■ **ASSIGNED TASK**: When you reach the line that contains "shared combinational multiplier." in the data below, start reproducing lines exactly, and stop after the line that contains "between two requesters".

■ **RECORDED DATA**:
*****

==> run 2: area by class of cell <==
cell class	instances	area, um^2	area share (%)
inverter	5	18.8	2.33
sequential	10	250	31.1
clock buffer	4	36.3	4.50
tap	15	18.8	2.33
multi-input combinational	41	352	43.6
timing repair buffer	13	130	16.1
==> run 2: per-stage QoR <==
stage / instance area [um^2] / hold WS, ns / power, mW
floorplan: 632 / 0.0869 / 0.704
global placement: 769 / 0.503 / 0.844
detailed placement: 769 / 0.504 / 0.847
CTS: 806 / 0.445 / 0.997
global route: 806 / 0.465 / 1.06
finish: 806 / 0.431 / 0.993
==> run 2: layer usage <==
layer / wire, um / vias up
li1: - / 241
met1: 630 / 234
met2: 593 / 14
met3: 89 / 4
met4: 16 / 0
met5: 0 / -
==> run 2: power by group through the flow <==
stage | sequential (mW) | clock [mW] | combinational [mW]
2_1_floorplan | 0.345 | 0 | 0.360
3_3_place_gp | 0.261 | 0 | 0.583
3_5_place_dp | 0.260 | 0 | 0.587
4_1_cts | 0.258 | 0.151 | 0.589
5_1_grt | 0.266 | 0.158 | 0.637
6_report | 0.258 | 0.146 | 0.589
===== config.mk =====
export PLATFORM = sky130hd
export DESIGN_NAME = multiplier_scheduler_flat
export DESIGN_NICKNAME = d
export VERILOG_FILES = /design/src/rtl/multiplier_scheduler_if.sv /design/src/rtl/multiplier_scheduler.sv /design/src/flat_wrapper.sv
export SDC_FILE = /design/constraint.sdc
export NUM_CORES = 1
export LEC_CHECK = 0
export BUFFER_PORTS_ARGS = -buffer_cell sky130_fd_sc_hd__buf_2
export CORE_UTILIZATION = 50
export CTS_CLUSTER_DIAMETER = 150
export DETAILED_ROUTE_END_ITERATION = 12
export PLACE_DENSITY_LB_ADDON = 0.05
export SLEW_MARGIN = 20
export SYNTH_ARGS = -nofsm -noshare
export SYNTH_HDL_FRONTEND = slang
export SYNTH_SLANG_ARGS = --single-unit

===== constraint.sdc =====
create_clock -name clock -period 2.6 [get_ports clock]
set_input_delay 0.52 -clock clock [delete_from_list [all_inputs] [get_ports clock]]
set_output_delay 0.52 -clock clock [all_outputs]
set_load 0.01 [all_outputs]

===== src/rtl/multiplier_scheduler_if.sv =====
// rtl/multiplier_scheduler_if.sv - requester handshake and shared-multiplier bus
// Purpose: bundles the two requester handshakes, the result bus and the
//   operand/product path to the shared 4x4 multiplier.
// Modports:
//   slave      - scheduler side: takes requests/operands/acks and mult_p,
//                drives grants, valids, product, busy and mult_a/mult_b.
//   master     - requester side, mirror of slave (multiplier path excluded).
//   multiplier - the shared combinational multiplier.
interface multiplier_scheduler_if;
  logic       request_1;
  logic       request_2;
  logic [3:0] a_1;
  logic [3:0] b_1;
  logic [3:0] a_2;
  logic [3:0] b_2;
  logic       acknowledge_1;
  logic       acknowledge_2;
  logic       grant_1;
  logic       grant_2;
  logic       valid_1;
  logic       valid_2;
  logic [7:0] product;
  logic       busy;
  logic [3:0] mult_a;
  logic [3:0] mult_b;
  logic [7:0] mult_p;

  modport slave (
    input  request_1, request_2, a_1, b_1, a_2, b_2,
    input  acknowledge_1, acknowledge_2, mult_p,
    output grant_1, grant_2, valid_1, valid_2, product, busy,
    output mult_a, mult_b
  );

  modport master (
    output request_1, request_2, a_1, b_1, a_2, b_2,
    output acknowledge_1, acknowledge_2,
    input  grant_1, grant_2, valid_1, valid_2, product, busy
  );

  modport multiplier (
    input  mult_a, mult_b,
    output mult_p
  );
endinterface


===== src/rtl/multiplier_scheduler.sv =====
// rtl/multiplier_scheduler.sv - round-robin scheduler sharing one 4x4 multiplier between two requesters
// Purpose: grants one requester at a time, holds its operands on the shared
//   multiplier for SETTLE_CYCLES clocks, captures the product and holds it
//   with the owner's valid flag until the owner acknowledges.
// Ports:
//   clock - system clock, rising edge
//   reset - synchronous, active-high
//   bus   - multiplier_scheduler_if.slave (requests, operands, acks,
//           grants, valids, product, busy, mult_a/mult_b out, mult_p in)
// Parameter:
//   SETTLE_CYCLES - clocks the operands are held before sampling mult_p (1..15)
module multiplier_scheduler #(
  parameter int unsigned SETTLE_CYCLES = 1
) (
  input  logic                   clock,
  input  logic                   reset,
  multiplier_scheduler_if.slave  bus
);

  typedef enum logic [1:0] {
    IDLE    = 2'd0,
    SETTLE  = 2'd1,
    DELIVER = 2'd2
  } state_t;

  localparam logic [3:0] SETTLE_LOAD = 4'(SETTLE_CYCLES);

  state_t     state_q, state_d;
  logic       owner_q, owner_d;     // 0: requester 1, 1: requester 2
  logic       prio_q, prio_d;       // requester favoured on a tie, same encoding
  logic [3:0] count_q, count_d;
  logic       grant_1_q, grant_1_d;
  logic       grant_2_q, grant_2_d;
  logic       valid_1_q, valid_1_d;
  logic       valid_2_q, valid_2_d;
  logic [7:0] product_q, product_d;
  logic [3:0] mult_a_q, mult_a_d;
  logic [3:0] mult_b_q, mult_b_d;

  logic       win_2;
  logic       ack_owner;

  always_comb begin
    state_d   = state_q;
    owner_d   = owner_q;
    prio_d    = prio_q;
    count_d   = count_q;
    grant_1_d = 1'b0;
    grant_2_d = 1'b0;
    valid_1_d = valid_1_q;
    valid_2_d = valid_2_q;
    product_d = product_q;
    mult_a_d  = mult_a_q;
    mult_b_d  = mult_b_q;

    // Requester 2 wins when it is alone, or when both ask and it holds priority.
    win_2     = bus.request_2 & (~bus.request_1 | prio_q);
    // Only the owner's acknowledge can release the result.
    ack_owner = owner_q ? bus.acknowledge_2 : bus.acknowledge_1;

    case (state_q)
      IDLE: begin
        if (bus.request_1 || bus.request_2) begin
          owner_d   = win_2;
          grant_1_d = ~win_2;
          grant_2_d = win_2;
          mult_a_d  = win_2 ? bus.a_2 : bus.a_1;
          mult_b_d  = win_2 ? bus.b_2 : bus.b_1;
          count_d   = SETTLE_LOAD;
          state_d   = SETTLE;
        end
      end
      SETTLE: begin
        count_d = count_q - 4'd1;
        if (count_q == 4'd1) begin
          product_d = bus.mult_p;
          valid_1_d = ~owner_q;
          valid_2_d = owner_q;
          state_d   = DELIVER;
        end
      end
      DELIVER: begin
        if (ack_owner) begin
          valid_1_d = 1'b0;
          valid_2_d = 1'b0;
          prio_d    = ~owner_q;   // last served drops to lowest priority
          state_d   = IDLE;
        end
      end
      default: begin
        state_d = IDLE;
      end
    endcase
  end

  always_ff @(posedge clock) begin
    if (reset) begin
      state_q   <= IDLE;
      owner_q   <= 1'b0;
      prio_q    <= 1'b0;
      count_q   <= 4'd0;
      grant_1_q <= 1'b0;
      grant_2_q <= 1'b0;
      valid_1_q <= 1'b0;
      valid_2_q <= 1'b0;
      product_q <= 8'h00;
      mult_a_q  <= 4'h0;
      mult_b_q  <= 4'h0;
    end else begin
      state_q   <= state_d;
      owner_q   <= owner_d;
      prio_q    <= prio_d;
      count_q   <= count_d;
      grant_1_q <= grant_1_d;
      grant_2_q <= grant_2_d;
      valid_1_q <= valid_1_d;
      valid_2_q <= valid_2_d;
      product_q <= product_d;
      mult_a_q  <= mult_a_d;
      mult_b_q  <= mult_b_d;
    end
  end

  assign bus.grant_1 = grant_1_q;
  assign bus.grant_2 = grant_2_q;
  assign bus.valid_1 = valid_1_q;
  assign bus.valid_2 = valid_2_q;
  assign bus.product = product_q;
  assign bus.busy    = (state_q != IDLE);
  assign bus.mult_a  = mult_a_q;
  assign bus.mult_b  = mult_b_q;

endmodule

===== src/flat_wrapper.sv =====
// flat-port wrapper written by rule: the top's interface ports become plain ports
module multiplier_scheduler_flat 
#(
  parameter int unsigned SETTLE_CYCLES = 1
)
  (clock, reset, bus_request_1, bus_request_2, bus_a_1, bus_b_1, bus_a_2, bus_b_2, bus_acknowledge_1, bus_acknowledge_2, bus_mult_p, bus_grant_1, bus_grant_2, bus_valid_1, bus_valid_2, bus_product, bus_busy, bus_mult_a, bus_mult_b);
  multiplier_scheduler_if bus_i ();
  input  logic clock;
  input  logic reset;
  input wire logic [$bits(bus_i.request_1)-1:0] bus_request_1;
  input wire logic [$bits(bus_i.request_2)-1:0] bus_request_2;
  input wire logic [$bits(bus_i.a_1)-1:0] bus_a_1;
  input wire logic [$bits(bus_i.b_1)-1:0] bus_b_1;
  input wire logic [$bits(bus_i.a_2)-1:0] bus_a_2;
  input wire logic [$bits(bus_i.b_2)-1:0] bus_b_2;
  input wire logic [$bits(bus_i.acknowledge_1)-1:0] bus_acknowledge_1;
  input wire logic [$bits(bus_i.acknowledge_2)-1:0] bus_acknowledge_2;
  input wire logic [$bits(bus_i.mult_p)-1:0] bus_mult_p;
  output wire logic [$bits(bus_i.grant_1)-1:0] bus_grant_1;
  output wire logic [$bits(bus_i.grant_2)-1:0] bus_grant_2;
  output wire logic [$bits(bus_i.valid_1)-1:0] bus_valid_1;
  output wire logic [$bits(bus_i.valid_2)-1:0] bus_valid_2;
  output wire logic [$bits(bus_i.product)-1:0] bus_product;
  output wire logic [$bits(bus_i.busy)-1:0] bus_busy;
  output wire logic [$bits(bus_i.mult_a)-1:0] bus_mult_a;
  output wire logic [$bits(bus_i.mult_b)-1:0] bus_mult_b;
  assign bus_i.request_1 = bus_request_1;
  assign bus_i.request_2 = bus_request_2;
  assign bus_i.a_1 = bus_a_1;
  assign bus_i.b_1 = bus_b_1;
  assign bus_i.a_2 = bus_a_2;
  assign bus_i.b_2 = bus_b_2;
  assign bus_i.acknowledge_1 = bus_acknowledge_1;
  assign bus_i.acknowledge_2 = bus_acknowledge_2;
  assign bus_i.mult_p = bus_mult_p;
  assign bus_grant_1 = bus_i.grant_1;
  assign bus_grant_2 = bus_i.grant_2;
  assign bus_valid_1 = bus_i.valid_1;
  assign bus_valid_2 = bus_i.valid_2;
  assign bus_product = bus_i.product;
  assign bus_busy = bus_i.busy;
  assign bus_mult_a = bus_i.mult_a;
  assign bus_mult_b = bus_i.mult_b;
  multiplier_scheduler #(.SETTLE_CYCLES(SETTLE_CYCLES)) u_core (.clock(clock), .reset(reset), .bus(bus_i));
endmodule

==> results.json <==
{
  "run_status": "completed",
  "fin_worst_setup_slack_ns": 0.8479,
  "portBuffers": 50,
  "gp_congestion": 0.7041,
  "clock-root-buffer": "clkbuf_4",
  "drv_cap": 0,
  "grt_first_pass_wirelength_um": 4181,
  "first_global_vias": 1050,
  "synth_top_area_share_pct": 44.67,
  "total_standard_cell_area_after_synthesis_mm2": 0.001255,
  "critical_path_start_end_classification": "flop to output port",
  "critical-path-max-stage-delay_ns": 0.38,
  "worst_ir_drop_vdd_uv": 539.0,
  "achievable-frequency_mhz": 570.7,
  "hold_buffers": 0,
  "pin_slew_with_the_least_headroom_to_its_limit_ns": 0.5603,
  "worstPathMaxFanout": 4,
  "timing.final.hold_violations": 0,
  "die_outline_height_um": 52.10,
  "ys_top_cells_by_area": "dfxtp_1, mux2i_1, nor2_1, ha_1, a211oi_1",
  "grt_usage_pct": 20.91,
  "placeableCoreArea_mm2": 0.002297,
  "path_common_cell": "inv_1",
  "dominant_combinational_cell_family_by_area_after_synthesis": "simple AND/OR/NAND/NOR gates",
  "antenna_cells": 0,
  "timing.critical_path.max_delay_family": "flip-flops",
  "dp_worst_setup_slack_ns": 0.9093,
  "post_synth_inst_count": 133,
  "synth_top_cell_by_area": "dfxtp_1",
  "cts_post_setup_buffers_inserted": 0,
  "report.final.setup_viol": 0,
  "largest_net_degree_at_the_start_of_global_routing": 28,
  "p_leak_nw": 0.7505,
  "first_iter_violations": 9,
  "resized_cells_post_cts": 0,
  "synth_top_flop_cell": "dfxtp_1",
  "wirelength_um": 2518,
  "synth_sequential_area_ratio_pct": 44.67,
  "cts.path.max_buffers": 2,
  "synth-simple-area-share_pct": 17.05,
  "synth_top_cells_by_count": "dfxtp_1, nor2_1, mux2i_1",
  "crit_path_cell_trace": "inv_1 > ha_1 > inv_1 > buf_2",
  "post_synth_xor_area_fraction_pct": 1.396,
  "number_of_pins_exceeding_their_max_slew_limit_in_the_final_report": 0,
  "start_kind": "flop",
  "drive_gt1_share_pct": 33.70,
  "detailedPlacementHpwl_um": 1950,
  "async_flop_share_pct": 0,
  "initial_antenna_violation_count": 0,
  "initial_utilization_pct": 54.63,
  "cts_sinks": 28,
  "count_of_flip_flops_with_a_built_in_enable_after_synthesis": 0,
  "final_antenna_net_count": 0,
  "synth-seq-cells": 28,
  "endpoint_type_of_the_worst_setup_path": "output port",
  "net_count_after_synthesis": 168,
  "timing.critical_path.arrival_ns": 1.23,
  "drc": 0,
  "num_rows": 17,
  "worst-path-buf-inv": 3,
  "synth_warnings": 0,
  "finalClockSkew_ns": 0.002078,
  "slowest_stage": "dfxtp_1",
  "avgSynthCellArea_um2": 9.436,
  "share_of_cell_area_taken_by_muxes_after_synthesis_pct": 14.36,
  "cts-buffers-inserted": 3,
  "routed_wire_length_per_instance_um": 11.88,
  "number_of_placed_cells_counting_well_taps": 209,
  "critPathRequiredTime_ns": 2.08,
  "tritoncts_clock_tree": "done",
  "yosys.cell_types.count": 26,
  "synth_adder_area_share_pct": 4.985,
  "final.period_utilization_pct": 67.39,
  "fin_crit_ns": 1.752,
  "design.portCount": 51,
  "synth_compound_gate_area_share_pct": 13.76,
  "postLayoutCoreUtil_pct": 68.08,
  "avgViaCountPerCell": 5.123,
  "routed_vias": 1086,
  "syn2layout_area_growth_pct": 24.63,
  "design.final.nets": 221,
  "clkTransAtPathRegs_ns": 0.14,
  "max-slew-margin-rel_pct": 62.25,
  "first_pass_iters": 4,
  "power_per_cell_area_mw_per_mm2": 962.6,
  "stdcell_count": 212,
  "total_power_w": 0.001505,
  "final.setup.tns_ns": 0,
  "hold_path.class": "input port to flop",
  "overflow": 0,
  "number_of_levels_in_the_clock_h_tree": 1,
  "rsz0062_at_grt": "no",
  "die_area_mm2": 0.002714,
  "die_width_um": 52.10,
  "yosysMostFrequentCell": "dfxtp_1",
  "clock_insertion_delay_worst_skew_ns": 0.31,
  "nFillCells": 196
}
## logic make-up after synthesis
family / count (synthesis)
AO/OA/AOI/OAI: 25
multiplexers: 18
buffers and inverters: 12
flip-flops: 28
adder cells (fa/ha/maj): 5
AND/OR/NAND/NOR: 43
XOR/XNOR: 2
## path summary, 6_finish.rpt
kind                                            start  cells after the start               endpoint  slack (ns)
worst min-delay path                    bus_mult_p[0]                      3  u_core.bus.product[0]        0.43
worst max-delay path                u_core.state_q[0]                      4               bus_busy        0.85
worst min register to register  u_core.bus.product[3]                      2  u_core.bus.product[3]        0.50
worst max register to register      u_core.count_q[0]                      5      u_core.state_q[1]        0.89
## placed cells by master, fill, tap and decap left out, types with 2 or more instances in the layout
master,count
a211oi_1,8
a21bo_2,2
a21oi_1,7
buf_2,50
buf_4,3
clkbuf_4,3
dfxtp_1,28
ha_1,5
inv_1,7
mux2i_1,18
nand2_1,5
nor2_1,25
nor3_1,2
nor3b_1,3
o21ai_0,3
or3_1,3
xnor2_1,2
## per-stage QoR
step / instance area [um^2] / hold slack [ns]
floorplan: 1255 / 0.4586
global route: 1564 / 0.4162
CTS: 1564 / 0.4160
global placement: 1541 / 0.4671
detailed placement: 1541 / 0.4785
finish: 1564 / 0.4283
## routing by layer
metal | wire (um) | part of all wire [%] | up-vias | track usage, %
li1 | - | - | 564 | -
met1 | 1090 | 43 | 498 | 22.62
met2 | 1334 | 53 | 22 | 39.32
met3 | 75 | 3.0 | 2 | 2.632
met4 | 17 | 0.68 | 0 | 9.910
met5 | 0 | 0 | - | 0
## power by group
group	leakage [nW]	switching (W)	total, W	internal [W]
Sequential	0.230	0.0000710	0.000617	0.000546
Clock	0.0138	0.000115	0.000169	0.0000542
Combinational	0.507	0.000386	0.000719	0.000333
## worst reg2reg max path, stage by stage (launching register included)
cell,delay [ns]
dfxtp_1,0.41
ha_1,0.16
or3b_4,0.41
a221oi_2,0.33
mux2i_1,0.22
nor2_1,0.05
## area by class of cell
type | count | area (um^2) | share of cell area, %
Multi-Input combinational cell | 93 | 646.9 | 41.36
Sequential cell | 28 | 560.5 | 35.84
Timing Repair Buffer | 53 | 272.8 | 17.44
Tap cell | 28 | 35.03 | 2.240
Inverter | 7 | 26.28 | 1.680
Clock buffer | 3 | 22.52 | 1.440
## state kept, by name (all words and copies together), names as in the netlist, 2 cells and up
name and cells:
u_core.bus.mult_a 4, u_core.bus.mult_b 4, u_core.bus.product 8, u_core.count_q 4
u_core.state_q 2
(Power assumes the default switching activity.)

*****

■ **EXERCISE RESPONSE**:
//   multiplier - the shared combinational multiplier.
interface multiplier_scheduler_if;
  logic       request_1;
  logic       request_2;
  logic [3:0] a_1;
  logic [3:0] b_1;
  logic [3:0] a_2;
  logic [3:0] b_2;
  logic       acknowledge_1;
  logic       acknowledge_2;
  logic       grant_1;
  logic       grant_2;
  logic       valid_1;
  logic       valid_2;
  logic [7:0] product;
  logic       busy;
  logic [3:0] mult_a;
  logic [3:0] mult_b;
  logic [7:0] mult_p;

  modport slave (
    input  request_1, request_2, a_1, b_1, a_2, b_2,
    input  acknowledge_1, acknowledge_2, mult_p,
    output grant_1, grant_2, valid_1, valid_2, product, busy,
    output mult_a, mult_b
  );

  modport master (
    output request_1, request_2, a_1, b_1, a_2, b_2,
    output acknowledge_1, acknowledge_2,
    input  grant_1, grant_2, valid_1, valid_2, product, busy
  );

  modport multiplier (
    input  mult_a, mult_b,
    output mult_p
  );
endinterface


===== src/rtl/multiplier_scheduler.sv =====
// rtl/multiplier_scheduler.sv - round-robin scheduler sharing one 4x4 multiplier between two requesters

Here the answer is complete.